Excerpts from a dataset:
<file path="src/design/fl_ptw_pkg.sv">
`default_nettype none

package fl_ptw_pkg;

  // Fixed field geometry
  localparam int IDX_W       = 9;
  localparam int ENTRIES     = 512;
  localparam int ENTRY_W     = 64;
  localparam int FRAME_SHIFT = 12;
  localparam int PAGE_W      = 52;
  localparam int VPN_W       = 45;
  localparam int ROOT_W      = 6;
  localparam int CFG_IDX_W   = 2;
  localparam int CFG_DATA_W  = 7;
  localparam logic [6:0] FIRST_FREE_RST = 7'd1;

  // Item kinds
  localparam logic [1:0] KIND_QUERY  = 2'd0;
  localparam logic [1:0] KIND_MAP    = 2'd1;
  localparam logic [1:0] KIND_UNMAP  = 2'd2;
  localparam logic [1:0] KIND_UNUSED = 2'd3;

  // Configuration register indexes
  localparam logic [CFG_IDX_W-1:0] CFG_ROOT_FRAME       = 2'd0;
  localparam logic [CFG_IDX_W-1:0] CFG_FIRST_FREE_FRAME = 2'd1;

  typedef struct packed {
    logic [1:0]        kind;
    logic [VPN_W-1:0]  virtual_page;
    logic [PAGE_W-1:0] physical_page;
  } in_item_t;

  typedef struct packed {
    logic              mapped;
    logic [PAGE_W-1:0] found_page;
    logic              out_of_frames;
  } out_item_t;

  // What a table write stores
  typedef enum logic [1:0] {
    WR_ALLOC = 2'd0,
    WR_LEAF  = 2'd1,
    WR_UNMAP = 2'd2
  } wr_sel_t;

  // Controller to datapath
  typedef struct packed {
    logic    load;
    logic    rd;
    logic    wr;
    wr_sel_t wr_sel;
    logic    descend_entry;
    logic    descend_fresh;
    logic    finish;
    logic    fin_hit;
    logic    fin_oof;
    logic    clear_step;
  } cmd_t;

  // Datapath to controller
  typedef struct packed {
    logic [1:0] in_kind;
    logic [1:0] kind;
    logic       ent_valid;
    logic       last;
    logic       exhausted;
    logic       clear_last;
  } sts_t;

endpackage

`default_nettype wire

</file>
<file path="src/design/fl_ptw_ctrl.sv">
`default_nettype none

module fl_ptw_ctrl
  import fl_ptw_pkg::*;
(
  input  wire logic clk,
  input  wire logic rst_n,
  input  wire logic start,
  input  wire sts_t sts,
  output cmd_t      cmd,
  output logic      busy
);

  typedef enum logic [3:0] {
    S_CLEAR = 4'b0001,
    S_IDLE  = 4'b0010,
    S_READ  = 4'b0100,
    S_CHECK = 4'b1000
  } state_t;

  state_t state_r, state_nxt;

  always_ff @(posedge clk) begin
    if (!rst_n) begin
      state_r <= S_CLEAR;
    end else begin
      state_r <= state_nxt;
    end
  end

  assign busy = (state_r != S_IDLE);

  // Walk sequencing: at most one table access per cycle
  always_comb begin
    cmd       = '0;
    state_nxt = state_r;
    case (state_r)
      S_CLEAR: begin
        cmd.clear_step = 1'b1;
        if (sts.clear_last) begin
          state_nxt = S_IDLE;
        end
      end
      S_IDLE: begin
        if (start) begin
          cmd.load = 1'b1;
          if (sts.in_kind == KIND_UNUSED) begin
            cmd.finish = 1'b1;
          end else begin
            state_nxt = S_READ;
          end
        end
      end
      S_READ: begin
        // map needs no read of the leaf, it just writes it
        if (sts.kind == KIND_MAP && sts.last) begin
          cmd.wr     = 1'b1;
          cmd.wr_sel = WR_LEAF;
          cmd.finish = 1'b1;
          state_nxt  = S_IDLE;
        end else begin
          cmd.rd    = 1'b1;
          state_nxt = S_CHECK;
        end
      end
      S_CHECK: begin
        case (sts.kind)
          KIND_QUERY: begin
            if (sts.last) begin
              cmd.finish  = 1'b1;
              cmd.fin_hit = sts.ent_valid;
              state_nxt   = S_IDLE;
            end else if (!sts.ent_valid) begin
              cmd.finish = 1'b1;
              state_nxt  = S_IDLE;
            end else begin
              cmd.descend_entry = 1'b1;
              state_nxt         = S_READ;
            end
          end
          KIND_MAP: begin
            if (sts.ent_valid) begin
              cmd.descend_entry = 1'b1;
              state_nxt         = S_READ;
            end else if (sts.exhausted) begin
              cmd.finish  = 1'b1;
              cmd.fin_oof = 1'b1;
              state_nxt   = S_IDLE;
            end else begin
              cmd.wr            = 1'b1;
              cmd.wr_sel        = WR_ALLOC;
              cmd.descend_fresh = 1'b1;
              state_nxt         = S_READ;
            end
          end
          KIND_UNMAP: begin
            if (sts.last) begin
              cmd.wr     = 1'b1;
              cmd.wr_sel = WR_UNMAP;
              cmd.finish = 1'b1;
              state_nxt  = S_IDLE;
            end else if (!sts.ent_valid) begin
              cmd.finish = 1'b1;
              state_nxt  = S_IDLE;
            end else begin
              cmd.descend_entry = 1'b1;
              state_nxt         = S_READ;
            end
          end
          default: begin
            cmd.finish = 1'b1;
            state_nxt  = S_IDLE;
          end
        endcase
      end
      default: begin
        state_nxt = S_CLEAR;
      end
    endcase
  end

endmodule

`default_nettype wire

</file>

> **Work instruction**:
Would you output, unchanged, each line from the start of the records to the line that holds "localparam logic [1:0] KIND_MAP", both included and nothing else?

> **Result**:
<file path="src/design/fl_ptw_pkg.sv">
`default_nettype none

package fl_ptw_pkg;

  // Fixed field geometry
  localparam int IDX_W       = 9;
  localparam int ENTRIES     = 512;
  localparam int ENTRY_W     = 64;
  localparam int FRAME_SHIFT = 12;
  localparam int PAGE_W      = 52;
  localparam int VPN_W       = 45;
  localparam int ROOT_W      = 6;
  localparam int CFG_IDX_W   = 2;
  localparam int CFG_DATA_W  = 7;
  localparam logic [6:0] FIRST_FREE_RST = 7'd1;

  // Item kinds
  localparam logic [1:0] KIND_QUERY  = 2'd0;
  localparam logic [1:0] KIND_MAP    = 2'd1;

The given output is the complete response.